• [HOW TO COMPLETE THIS TASK]: Each line of the records below that contains "netlist" needs to be copied.

Collected data entries:
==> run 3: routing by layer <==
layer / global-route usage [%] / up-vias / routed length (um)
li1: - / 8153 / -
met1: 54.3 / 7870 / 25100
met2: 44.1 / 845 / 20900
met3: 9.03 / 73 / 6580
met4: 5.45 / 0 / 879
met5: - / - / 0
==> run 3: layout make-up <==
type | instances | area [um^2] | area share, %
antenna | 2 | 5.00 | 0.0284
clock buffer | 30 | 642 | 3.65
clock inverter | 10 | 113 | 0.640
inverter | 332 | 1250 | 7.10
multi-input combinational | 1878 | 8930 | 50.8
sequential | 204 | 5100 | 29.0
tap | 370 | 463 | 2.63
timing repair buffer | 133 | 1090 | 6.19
### src/rtl/lfsr16_stepper_if.sv
// Control inputs and display/status outputs of the 16-bit LFSR stepper.
// The bench or controller uses the master modport. The stepper uses the slave modport.
interface lfsr16_stepper_if;
  logic        run_toggle;
  logic        step_req;
  logic        load;
  logic [15:0] seed;
  logic [15:0] lfsr_q;
  logic [3:0]  hex3;
  logic [3:0]  hex2;
  logic [3:0]  hex1;
  logic [3:0]  hex0;
  logic        running;
  logic        step_pulse;
  logic [15:0] step_cnt;
  logic        period_done;

  modport master (
    output run_toggle, step_req, load, seed,
    input  lfsr_q, hex3, hex2, hex1, hex0, running, step_pulse, step_cnt, period_done
  );

  modport slave (
    input  run_toggle, step_req, load, seed,
    output lfsr_q, hex3, hex2, hex1, hex0, running, step_pulse, step_cnt, period_done
  );
endinterface
`src/rtl/i8035_bus_pkg.sv`:
```
// Shared widths, request kinds and FSM encodings for the 8035 external bus sequencer.
package i8035_bus_pkg;

  localparam int ADDR_W = 12;
  localparam int DATA_W = 8;
  localparam int KIND_W = 2;
  localparam int NIB_W  = 4;
  localparam int CNT_W  = 3;

  typedef logic [CNT_W-1:0] cnt_t;

  localparam cnt_t CNT_MAX = '1;

  typedef enum logic [KIND_W-1:0] {
    KIND_FETCH = 2'd0,
    KIND_RD    = 2'd1,
    KIND_WR    = 2'd2,
    KIND_RSVD  = 2'd3
  } kind_t;

  typedef enum logic [2:0] {
    ST_IDLE = 3'd0,
    ST_ALE  = 3'd1,
    ST_HOLD = 3'd2,
    ST_STRB = 3'd3,
    ST_RCV  = 3'd4
  } state_t;

  // The reserved kind code runs a program fetch.
  function automatic kind_t decode_kind(input logic [KIND_W-1:0] raw);
    case (raw)
      2'd1:    return KIND_RD;
      2'd2:    return KIND_WR;
      default: return KIND_FETCH;
    endcase
  endfunction

endpackage

```
`src/rtl/i8035_ext_bus.sv`:
```
// Bus-cycle sequencer turning 8035 fetch/MOVX requests into ALE/PSENn/RDn/WRn cycles.
// Optional macro I8035_EXT_BUS_WAIT_EN adds I_WAITn to stretch the last strobe clock.
import i8035_bus_pkg::*;

module i8035_ext_bus #(
  parameter int ALE_CYC    = 1,
  parameter int STROBE_CYC = 3
) (
  input  logic              I_CLK1,
  input  logic              I_RST,
  input  logic              I_REQ,
  input  logic [KIND_W-1:0] I_KIND,
  input  logic [ADDR_W-1:0] I_ADDR,
  input  logic [DATA_W-1:0] I_WDATA,
  output logic              O_ACK,
  output logic [DATA_W-1:0] O_RDATA,
  output logic [DATA_W-1:0] O_DB,
  output logic              O_DB_OE,
  input  logic [DATA_W-1:0] I_DB,
  output logic              O_ALE,
  output logic              O_PSENn,
  output logic              O_RDn,
  output logic              O_WRn,
`ifdef I8035_EXT_BUS_WAIT_EN
  input  logic              I_WAITn,
`endif
  output logic [NIB_W-1:0]  O_P2_A
);

  state_t              state, state_next;
  kind_t               kind_q, kind_next;
  logic [ADDR_W-1:0]   addr_q, addr_next;
  logic [DATA_W-1:0]   wdata_q, wdata_next;
  cnt_t                cnt, cnt_next;
  logic                accept, strb_last, strb_done, waitn;

  logic                ale_d, oe_d, psen_d, rd_d, wr_d, ack_d;
  logic [DATA_W-1:0]   db_d;
  logic [NIB_W-1:0]    p2_d;

`ifdef I8035_EXT_BUS_WAIT_EN
  assign waitn = I_WAITn;
`else
  assign waitn = 1'b1;
`endif

  assign accept    = (state == ST_IDLE) && I_REQ;
  assign strb_last = (cnt == cnt_t'(STROBE_CYC - 1));
  assign strb_done = (state == ST_STRB) && strb_last && waitn;

  // Next-state and request-field selection.
  always_comb begin
    // NOTE: every comb output gets a default first so no path leaves it unassigned (no latch).
    state_next = state;
    kind_next  = kind_q;
    addr_next  = addr_q;
    wdata_next = wdata_q;
    case (state)
      ST_IDLE: if (I_REQ) state_next = ST_ALE;
      ST_ALE:  if (cnt == cnt_t'(ALE_CYC - 1)) state_next = ST_HOLD;
      ST_HOLD: state_next = ST_STRB;
      ST_STRB: if (strb_last && waitn) state_next = ST_RCV;
      ST_RCV:  state_next = ST_IDLE;
      default: state_next = ST_IDLE;
    endcase
    if (accept) begin
      kind_next  = decode_kind(I_KIND);
      addr_next  = I_ADDR;
      wdata_next = I_WDATA;
    end
  end

  // Counter restarts on every state change and parks on the last strobe clock while waiting.
  always_comb begin
    cnt_next = cnt;
    if (state_next != state)
      cnt_next = '0;
    else if ((state == ST_STRB) && strb_last)
      cnt_next = cnt;
    else if (cnt != CNT_MAX)
      cnt_next = cnt + cnt_t'(1);
  end

  // Outputs are decoded from the next state so the registered pins line up with the state.
  always_comb begin
    ale_d  = 1'b0;
    oe_d   = 1'b0;
    psen_d = 1'b1;
    rd_d   = 1'b1;
    wr_d   = 1'b1;
    ack_d  = 1'b0;
    db_d   = O_DB;
    p2_d   = O_P2_A;
    case (state_next)
      ST_ALE: begin
        ale_d = 1'b1;
        oe_d  = 1'b1;
        db_d  = addr_next[DATA_W-1:0];
        if (kind_next == KIND_FETCH) p2_d = addr_next[ADDR_W-1:DATA_W];
      end
      ST_HOLD: begin
        oe_d = 1'b1;
        db_d = addr_next[DATA_W-1:0];
      end
      ST_STRB: begin
        case (kind_next)
          KIND_RD: rd_d = 1'b0;
          KIND_WR: begin
            wr_d = 1'b0;
            oe_d = 1'b1;
            db_d = wdata_next;
          end
          default: psen_d = 1'b0;
        endcase
      end
      ST_RCV:  ack_d = 1'b1;
      default: ;
    endcase
  end

  always_ff @(posedge I_CLK1) begin
    // NOTE: non-blocking assignments so every register samples pre-edge values.
    if (I_RST) begin
      state   <= ST_IDLE;
      cnt     <= '0;
      kind_q  <= KIND_FETCH;
      addr_q  <= '0;
      wdata_q <= '0;
      O_ACK   <= 1'b0;
      O_RDATA <= '0;
      O_DB    <= '0;
      O_DB_OE <= 1'b0;
      O_ALE   <= 1'b0;
      O_PSENn <= 1'b1;
      O_RDn   <= 1'b1;
      O_WRn   <= 1'b1;
      O_P2_A  <= '0;
    end else begin
      state   <= state_next;
      cnt     <= cnt_next;
      kind_q  <= kind_next;
      addr_q  <= addr_next;
      wdata_q <= wdata_next;
      O_ACK   <= ack_d;
      O_DB    <= db_d;
      O_DB_OE <= oe_d;
      O_ALE   <= ale_d;
      O_PSENn <= psen_d;
      O_RDn   <= rd_d;
      O_WRn   <= wr_d;
      O_P2_A  <= p2_d;
      if (strb_done && (kind_q != KIND_WR)) O_RDATA <= I_DB;
    end
  end

endmodule

```
File: config.mk
export PLATFORM = sky130hd
export DESIGN_NAME = muldiv_sequencer
export DESIGN_NICKNAME = d
export VERILOG_FILES = /design/src/rtl/muldiv_sequencer.sv
export SDC_FILE = /design/constraint.sdc
export NUM_CORES = 1
export LEC_CHECK = 0
export CORE_UTILIZATION = 35
export CTS_CLUSTER_SIZE = 40
export DETAILED_ROUTE_END_ITERATION = 7
export GPL_ROUTABILITY_DRIVEN = 0
export PLACE_DENSITY = 0.52
export SLEW_MARGIN = 20
export SYNTH_ARGS = -nofsm -noshare
export SYNTH_HDL_FRONTEND = slang
export SYNTH_SLANG_ARGS = --single-unit
File: constraint.sdc
create_clock -name Clk -period 6.2 [get_ports Clk]
set_input_delay 1.24 -clock Clk [delete_from_list [all_inputs] [get_ports Clk]]
set_output_delay 1.24 -clock Clk [all_outputs]
set_load 0.01 [all_outputs]
File: src/rtl/muldiv_sequencer.sv
// muldiv_sequencer: iterative MULT/MULTU/DIV/DIVU sequencer owning the HI/LO registers.
// Latency: Done WIDTH+1 cycles after the Start cycle (1 cycle for divide-by-zero).
// Stall is raised only in RUN, when the pipeline touches HI/LO or issues another op.
// Ports: Clk/Rst (async active-low); Start/Op/A/B issue; Flush abort; ReadHiLo/WriteHi/
//        WriteLo/WrData for MFHI/MFLO/MTHI/MTLO; Busy/Stall/Done status; Hi/Lo registers.
// Optional: `define MULDIV_EARLY_TERM_EN finishes a multiply once the remaining
//           multiplier bits are all zero.
module muldiv_sequencer #(
  parameter int WIDTH = 32
) (
  input  logic             Clk,
  input  logic             Rst,
  input  logic             Start,
  input  logic [1:0]       Op,
  input  logic [WIDTH-1:0] A,
  input  logic [WIDTH-1:0] B,
  input  logic             Flush,
  input  logic             ReadHiLo,
  input  logic             WriteHi,
  input  logic             WriteLo,
  input  logic [WIDTH-1:0] WrData,
  output logic             Busy,
  output logic             Stall,
  output logic             Done,
  output logic [WIDTH-1:0] Hi,
  output logic [WIDTH-1:0] Lo
);

  localparam int CW = $clog2(WIDTH + 1);

  typedef enum logic [1:0] {
    S_IDLE = 2'd0,
    S_RUN  = 2'd1,
    S_DONE = 2'd2
  } state_t;

  state_t           state, state_nxt;
  logic [CW-1:0]    cnt;
  logic             is_div, neg_q, neg_r;
  // opnd holds the multiplicand or divisor magnitude; work_hi/work_lo form the
  // shifting accumulator pair (product halves, or remainder/quotient).
  logic [WIDTH-1:0] opnd, work_hi, work_lo, hi_q, lo_q;

  // Issue decode
  logic             start_ok, div_zero, is_signed, a_neg, b_neg;
  logic [WIDTH-1:0] a_mag, b_mag;

  assign start_ok  = Start & ~Flush & (state != S_RUN);
  assign div_zero  = Op[1] & (B == '0);
  assign is_signed = ~Op[0];
  assign a_neg     = is_signed & A[WIDTH-1];
  assign b_neg     = is_signed & B[WIDTH-1];
  assign a_mag     = a_neg ? -A : A;
  assign b_mag     = b_neg ? -B : B;

  // One iteration of the shared datapath
  logic [WIDTH:0]   mul_sum, div_trial;
  logic [WIDTH-1:0] it_hi, it_lo;

  always_comb begin
    mul_sum   = {1'b0, work_hi} + (work_lo[0] ? {1'b0, opnd} : '0);
    // Partial remainder is always below the divisor, so the (WIDTH+1)-bit
    // difference's top bit is a clean borrow flag.
    div_trial = {work_hi, work_lo[WIDTH-1]} - {1'b0, opnd};
    it_hi     = mul_sum[WIDTH:1];
    it_lo     = {mul_sum[0], work_lo[WIDTH-1:1]};
    if (is_div) begin
      if (div_trial[WIDTH]) begin
        it_hi = {work_hi[WIDTH-2:0], work_lo[WIDTH-1]};
        it_lo = {work_lo[WIDTH-2:0], 1'b0};
      end else begin
        it_hi = div_trial[WIDTH-1:0];
        it_lo = {work_lo[WIDTH-2:0], 1'b1};
      end
    end
  end

  logic               last_iter, finish;
  logic [2*WIDTH-1:0] prod_al, prod_fin;
  logic [WIDTH-1:0]   quo_fin, rem_fin;

  assign last_iter = (cnt == CW'(1));

`ifdef MULDIV_EARLY_TERM_EN
  // The low 'remain' bits of it_lo are the multiplier bits not yet consumed;
  // once they are all zero every later step is a plain shift, done here at once.
  logic [CW-1:0]    remain;
  logic [WIDTH-1:0] pend_mask;
  assign remain    = cnt - CW'(1);
  assign pend_mask = ~({WIDTH{1'b1}} << remain);
  assign finish    = last_iter | (~is_div & ((it_lo & pend_mask) == '0));
  assign prod_al   = {it_hi, it_lo} >> remain;
`else
  assign finish    = last_iter;
  assign prod_al   = {it_hi, it_lo};
`endif

  assign prod_fin = neg_q ? -prod_al : prod_al;
  assign quo_fin  = neg_q ? -it_lo : it_lo;
  assign rem_fin  = neg_r ? -it_hi : it_hi;

  // FSM
  always_ff @(posedge Clk or negedge Rst) begin
    if (!Rst) state <= S_IDLE;
    else      state <= state_nxt;
  end

  always_comb begin
    state_nxt = S_IDLE;
    case (state)
      S_RUN: begin
        if (Flush)       state_nxt = S_IDLE;
        else if (finish) state_nxt = S_DONE;
        else             state_nxt = S_RUN;
      end
      default: begin
        if (start_ok) state_nxt = div_zero ? S_DONE : S_RUN;
      end
    endcase
  end

  // Datapath and HI/LO
  always_ff @(posedge Clk or negedge Rst) begin
    if (!Rst) begin
      cnt     <= '0;
      is_div  <= 1'b0;
      neg_q   <= 1'b0;
      neg_r   <= 1'b0;
      opnd    <= '0;
      work_hi <= '0;
      work_lo <= '0;
      hi_q    <= '0;
      lo_q    <= '0;
    end else if (state == S_RUN) begin
      // MT* and Start are stalled here and have no effect.
      if (!Flush) begin
        cnt     <= cnt - CW'(1);
        work_hi <= it_hi;
        work_lo <= it_lo;
        if (finish) begin
          if (is_div) begin
            hi_q <= rem_fin;
            lo_q <= quo_fin;
          end else begin
            hi_q <= prod_fin[2*WIDTH-1:WIDTH];
            lo_q <= prod_fin[WIDTH-1:0];
          end
        end
      end
    end else begin
      if (start_ok) begin
        is_div  <= Op[1];
        neg_q   <= a_neg ^ b_neg;
        neg_r   <= a_neg;
        cnt     <= CW'(WIDTH);
        work_hi <= '0;
        opnd    <= Op[1] ? b_mag : a_mag;
        work_lo <= Op[1] ? a_mag : b_mag;
      end
      if (start_ok & div_zero) begin
        hi_q <= A;
        lo_q <= '1;
      end else begin
        if (WriteHi) hi_q <= WrData;
        if (WriteLo) lo_q <= WrData;
      end
    end
  end

  assign Busy  = (state == S_RUN);
  assign Done  = (state == S_DONE);
  assign Stall = (state == S_RUN) & (ReadHiLo | Start | WriteHi | WriteLo);
  assign Hi    = hi_q;
  assign Lo    = lo_q;

endmodule

==> results_dict.tcl, run 1 <==
set metrics [dict create \
    status "complete, no violations" \
    relSlewSlack_pct 17.6 \
    leakage_nw 7.84 \
    cts.sinks 171 \
    grt_use_total_pct 29.9 \
    fin_cells 2877 \
    r2r_end "Hi[27]$_DFFE_PN0P_" \
    avgViaCountPerCell 5.96 \
    dpl.hpwl_um 55000 \
    async_reset_ff_share_pct 100 \
    worst_slack_ns 0.444 \
    startpoint_type "register" \
    clk_pin_slew_ns 0.07 \
    drive_above_1_share_pct 5.45 \
    hp-class "reg -> reg" \
    seq_area_frac_synth_pct 26.4 \
    path_max_fanout 20 \
    period_share_pct 92.8 \
    dp_cells 2845 \
    drc 0 \
    tightest_slew_ns 1.22 \
    ys_ff_latch 171 \
    yosys_warnings 0 \
    wl_per_cell_um 24.5 \
    cts.htree.levels 4 \
    cts_buffers 17 \
    overflow 0 \
    syn_nets 2351 \
    drtPass1Iterations 6 \
    clk_latency_ns 0.48 \
    final_common_cell "nand2_1" \
    vdd_drop_max_mv 0.212 \
    synth_top_area_share_pct 26.4 \
    drt_wl_total_um 70500 \
    regToRegSetupSlack_ns 0.44 \
    hold_viol_final 0 \
    die_width_um 217 \
    worst_hold_startpoint "Lo[3]$_DFFE_PN0P_" \
    post_cts_buffers 0 \
    fmax_ghz 0.174 \
    finalSetupViolCount 0 \
    synth_area_leaders "dfrtp_1 26%, o21ai_0 7.8%, nand2_1 6.7%" \
    clock_path_buffers 2 \
    final_cell_mix "291 x nand2_1, 250 x o21ai_0, 211 x nor2_1" \
    required_ns 6.54 \
    io_buffer_count 171 \
    rows 78 \
    timing.rr.start "work_lo[0]$_DFFE_PN0P_" \
    end_kind "register" \
    holdPathStages 1 \
    grt_max_degree 92 \
    io_pins 172 \
    synth_edf_count 0 \
    worstHoldEndpoint "Lo[3]$_DFFE_PN0P_" \
    grt_pass1_wl_um 105000 \
    cts_root_buf "clkbuf_16" \
    grt_pass1_vias 16200 \
    max-cap-violations 0 \
    critPathArrivalTime_ns 6.10 \
    die_area_mm2 0.0471 \
    antenna_found_initial 6 \
    clock_skew_ns 0.0180 \
    reg2reg_depth 16 \
    vias 17100 \
    rsz0062_at_grt "no" \
    core_area_mm2 0.0455 \
    antenna_left 0 \
    post-route-util_pct 41.8 \
    ys_types 97 \
    synth_ff_type "dfrtp_1" \
    synth_area_leader_cell "dfrtp_1" \
    initial_core_util_pct 35.6 \
    syn_area_mm2 0.0162 \
    final_nets 2441 \
    area_growth_pct 17.4 \
    finalSetupTns_ns 0 \
    cts_hold_buf 0 \
    drt_iter0_markers 1720 \
    die_h_um 217 \
    cts_tree "yes" \
    pre_cts_slack_ns 0.275 \
    min_period_ns 5.76 \
    total_power_mw 8.53 \
    ctsResizeCount 0 \
    syn-instance-count 2174 \
    synth_area_per_cell_um2 7.45 \
    slew_violations 0 \
    power_density_mw_per_mm2 449 \
    path_class "reg -> reg" \
]
## final cells by class
class	count	area, µm²
timing repair buffer	206	2000
clock inverter	10	119
sequential	171	4280
clock buffer	21	450
inverter	72	270
antenna	1	2.50
multi-input combinational	1796	11100
fill	4777	26500
tap	600	751
## logic make-up after synthesis
| family | share of synthesized area [%] |
|---|---|
| multiplexers | 2.70 |
| XOR/XNOR | 8.92 |
| adder cells (fa/ha/maj) | 5.66 |
| buffers and inverters | 5.08 |
| flip-flops | 26.4 |
| AND/OR/NAND/NOR | 22.4 |
| AO/OA/AOI/OAI | 28.8 |
## metrics by stage
stage / area, µm² / hold slack, ns
final: 19000 / 0.485
after global routing: 19000 / 0.516
after CTS: 19000 / 0.489
after detailed placement: 18400 / 0.469
after global placement: 18400 / 0.466
after floorplan: 16200 / 0.464
## metal layers
layer	vias up	global-route usage (%)	part of all wire, %
met5	-	0	0.055
met4	4	12.3	3.9
met2	712	47.4	46
met1	8279	40.5	44
li1	8027	-	-
met3	123	4.56	6.8
## how the worst max path moves through the flow
stage,startpoint,cells after the start,endpoint
final,work_lo[0]$_DFFE_PN0P_,16,Hi[27]$_DFFE_PN0P_
after global routing,work_lo[0]$_DFFE_PN0P_,16,Hi[27]$_DFFE_PN0P_
after CTS,work_lo[0]$_DFFE_PN0P_,16,Hi[27]$_DFFE_PN0P_
after detailed placement,B[0],16,Hi[17]$_DFFE_PN0P_
after global placement,B[0],16,Hi[17]$_DFFE_PN0P_
after floorplan,work_lo[31]$_DFFE_PN0P_,24,Hi[12]$_DFFE_PN0P_
## state kept, by name, indices dropped and copies added, names as in the netlist
| signal | cells |
|---|---|
| work_hi | 32 |
| cnt | 6 |
| Lo | 32 |
| state | 2 |
| Hi | 32 |
| neg_r | 1 |
| neg_q | 1 |
| is_div | 1 |
| work_lo | 32 |
| opnd | 32 |
## critical path: stages, from the launching register on
cell	delay, ns
dfrtp_1	0.66
and2_1	0.28
ha_1	0.20
fa_1	0.43
a211oi_1	0.31
o211ai_1	0.21
a311oi_1	0.73
o311ai_1	0.37
a31oi_1	0.26
mux2_2	0.35
a311oi_1	0.62
nor4_1	0.21
nand3_1	0.28
o41ai_2	0.15
xor2_1	0.18
a221oi_1	0.30
a21oi_2	0.09
## synth_stat cells (6+ instances only)
cell and number:
dfrtp_1 171, nand2_1 291, a221oi_1 12, a311oi_1 6, and2_1 40, mux2_2 6, a21o_1 39, o211ai_1 17
a31o_2 8, or2_2 6, nor3_1 44, xnor2_1 108, nor2_1 212, ha_1 70, o21a_1 9, nand3_1 54
nand2b_1 17, nor2b_1 10, o21ai_0 251, or3_1 19, or4_1 7, buf_2 20, nor3b_1 8, clkbuf_1 96
a22o_1 17, a211oi_1 41, nor4_1 15, xor2_1 57, o2111ai_1 7, o31ai_1 21, a31oi_1 28, nand4_1 19
a41oi_1 8, a21oi_1 187, o41ai_1 7, buf_1 15, mux2i_1 37, and3_1 11, inv_1 71
## power breakdown
group	leakage [nW]	switching, mW	total (mW)	internal [mW]
Combinational	5.44	3.43	5.49	2.06
Clock	0.270	0.512	1.11	0.602
Sequential	2.14	0.445	1.93	1.48
Total	7.84	4.39	8.53	4.14
Note: power is estimated with default switching activity, not from simulation.
==> run 2, diff against run 1 <==
CAP_MARGIN = 5   (was default)
==> results of run 2 <==
No change in the layout: final DEF, timing and power equal those of run 1.
==> run 3, diff against run 2 <==
PLACE_DENSITY = 0.57   (was 0.52)
SETUP_SLACK_MARGIN = 0.3   (was default)
==> run 3 against run 2 <==
Compared with the run above:
- routed wire length down 2.5%
- combinational power up 1%
- global-route usage down 0.84 points
- core utilization up 0.11 points
- cell count about the same
- highest routed layer is now met4
- clock skew about the same
==> results_dict.tcl, run 3 (synthesis gave the netlist of run 1 again) <==
set metrics [dict create \
    drt_iter0_markers 1986 \
    die_area_mm2 0.0471 \
    vias 17300 \
    antenna_found_initial 2 \
    drtPass1Iterations 7 \
    path_cells "and2_1, ha_1, fa_1, a211oi_1, o211ai_1, a311oi_2, o311ai_1, a31oi_1, mux2_2, a311oi_1, buf_4, nor4_1, nand3_1, o41ai_2, xor2_1, a221oi_1, a21oi_2" \
    core_area_mm2 0.0455 \
    tightest_slew_ns 1.19 \
    area_growth_pct 17.7 \
    crit_buf_inv 1 \
    pre_cts_slack_ns 0.653 \
    period_share_pct 88.4 \
    clk_pin_slew_ns 0.08 \
    startpoint_type "register" \
    dp_cells 2844 \
    cts.sinks 171 \
    fin_cells 2878 \
    slew_violations 0 \
    overflow 0 \
    critPathArrivalTime_ns 5.83 \
    final_common_cell "nand2_1" \
    vdd_drop_max_mv 0.236 \
    path_max_fanout 20 \
    finalSetupViolCount 0 \
    drive_above_1_share_pct 5.63 \
    leakage_nw 7.86 \
    rsz0062_at_grt "no" \
    cts_buffers 17 \
    avgViaCountPerCell 6.00 \
    fmax_ghz 0.183 \
    grt_use_total_pct 29.1 \
    cts.htree.levels 4 \
    final_cell_mix "291 x nand2_1, 250 x o21ai_0, 212 x nor2_1" \
    cts_hold_buf 0 \
    grt_pass1_vias 16500 \
    path_class "reg -> reg" \
    die_h_um 217 \
    hp-class "reg -> reg" \
    finalSetupTns_ns 0 \
    wl_per_cell_um 23.9 \
    cpPeakStageDelay_ns 0.79 \
    required_ns 6.56 \
    total_power_mw 8.65 \
    power_density_mw_per_mm2 454 \
    antenna_left 0 \
    rows 78 \
    relSlewSlack_pct 20.4 \
    final_nets 2440 \
    ctsResizeCount 0 \
    min_period_ns 5.48 \
    hold_viol_final 0 \
    initial_core_util_pct 35.6 \
    clk_latency_ns 0.48 \
    grt_pass1_wl_um 103000 \
    io_buffer_count 171 \
    max-cap-violations 0 \
    clock_skew_ns 0.0184 \
    drc 0 \
    die_width_um 217 \
    worst_slack_ns 0.722 \
    end_kind "register" \
    cts_tree "yes" \
    post_cts_buffers 0 \
    cts_root_buf "clkbuf_16" \
    grt_max_degree 83 \
    io_pins 172 \
    dpl.hpwl_um 53400 \
    slowest_stage "dfrtp_1" \
    crit_family "compound AO/OA/AOI/OAI gates" \
    drt_wl_total_um 68700 \
    status "complete, no violations" \
    clock_path_buffers 2 \
]
run 3: changes by cell type in the layout (fill, tap and decap cells not counted), moves of 2 or more:
cell      previous run  this run
clkbuf_1             3         1
inv_6                1         3
clkinv_2             2         0
diode_2              1         3
run 3: cell type report:
cell class                      instances  area [µm²]
Fill cell                            4711       26400
Multi-Input combinational cell       1796       11200
Sequential cell                       171        4280
Timing Repair Buffer                  205        1980
Tap cell                              600         751
Clock buffer                           20         457
Inverter                               72         270
Clock inverter                         11         160
Antenna cell                            3        7.51
run 3: path summary, 6_finish.rpt:
| kind | start | endpoint | slack (ns) | depth (start not counted) |
|---|---|---|---|---|
| max in group asynchronous | Rst | work_hi[10]$_DFFE_PN0P_ | 4.10 | 2 |
| worst min-delay path | Hi[8]$_DFFE_PN0P_ | Hi[8]$_DFFE_PN0P_ | 0.49 | 2 |
| worst max register to register | work_lo[0]$_DFFE_PN0P_ | Hi[27]$_DFFE_PN0P_ | 0.72 | 17 |
| worst max-delay path | work_lo[0]$_DFFE_PN0P_ | Hi[27]$_DFFE_PN0P_ | 0.72 | 17 |
| worst min register to register | Hi[8]$_DFFE_PN0P_ | Hi[8]$_DFFE_PN0P_ | 0.49 | 2 |
| min in group asynchronous | Rst | Hi[21]$_DFFE_PN0P_ | 0.83 | 1 |
run 3: metal layers:
layer	vias to the layer above	share of wire [%]	global-route usage [%]	wire length, µm
li1	8012	-	-	-
met1	8292	43	38.4	29300
met2	809	44	45.0	30400
met5	-	0	0	0
met3	161	8.0	6.04	5500
met4	0	5.0	14.2	3460
run 3: power breakdown:
part           leakage (nW)  switching (mW)  internal [mW]
combinational          5.43            3.49           2.06
sequential             2.14           0.423           1.48
clock                 0.296           0.529          0.661
total                  7.86            4.45           4.20
run 3: worst reg2reg max path, delay by kind of cell, from the launching register on:
kind                     cells  cell delay (ns)
AO/OA/AOI/OAI                9             2.46
XOR/XNOR                     1             0.12
buffers and inverters        1             0.21
flip-flops                   1             0.79
multiplexers                 1             0.25
AND/OR/NAND/NOR              3             1.13
adder cells (fa/ha/maj)      2             0.42
run 3: stage by stage:
step / utilization (%) / area [µm²] / hold WS (ns)
final: 41.9 / 19100 / 0.492
after global routing: 41.9 / 19100 / 0.506
after CTS: 41.9 / 19000 / 0.493
after detailed placement: 40.5 / 18400 / 0.474
after global placement: 40.5 / 18400 / 0.468
after floorplan: - / 16200 / 0.464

• [ANSWER BOX]:
## state kept, by name, indices dropped and copies added, names as in the netlist
==> results_dict.tcl, run 3 (synthesis gave the netlist of run 1 again) <==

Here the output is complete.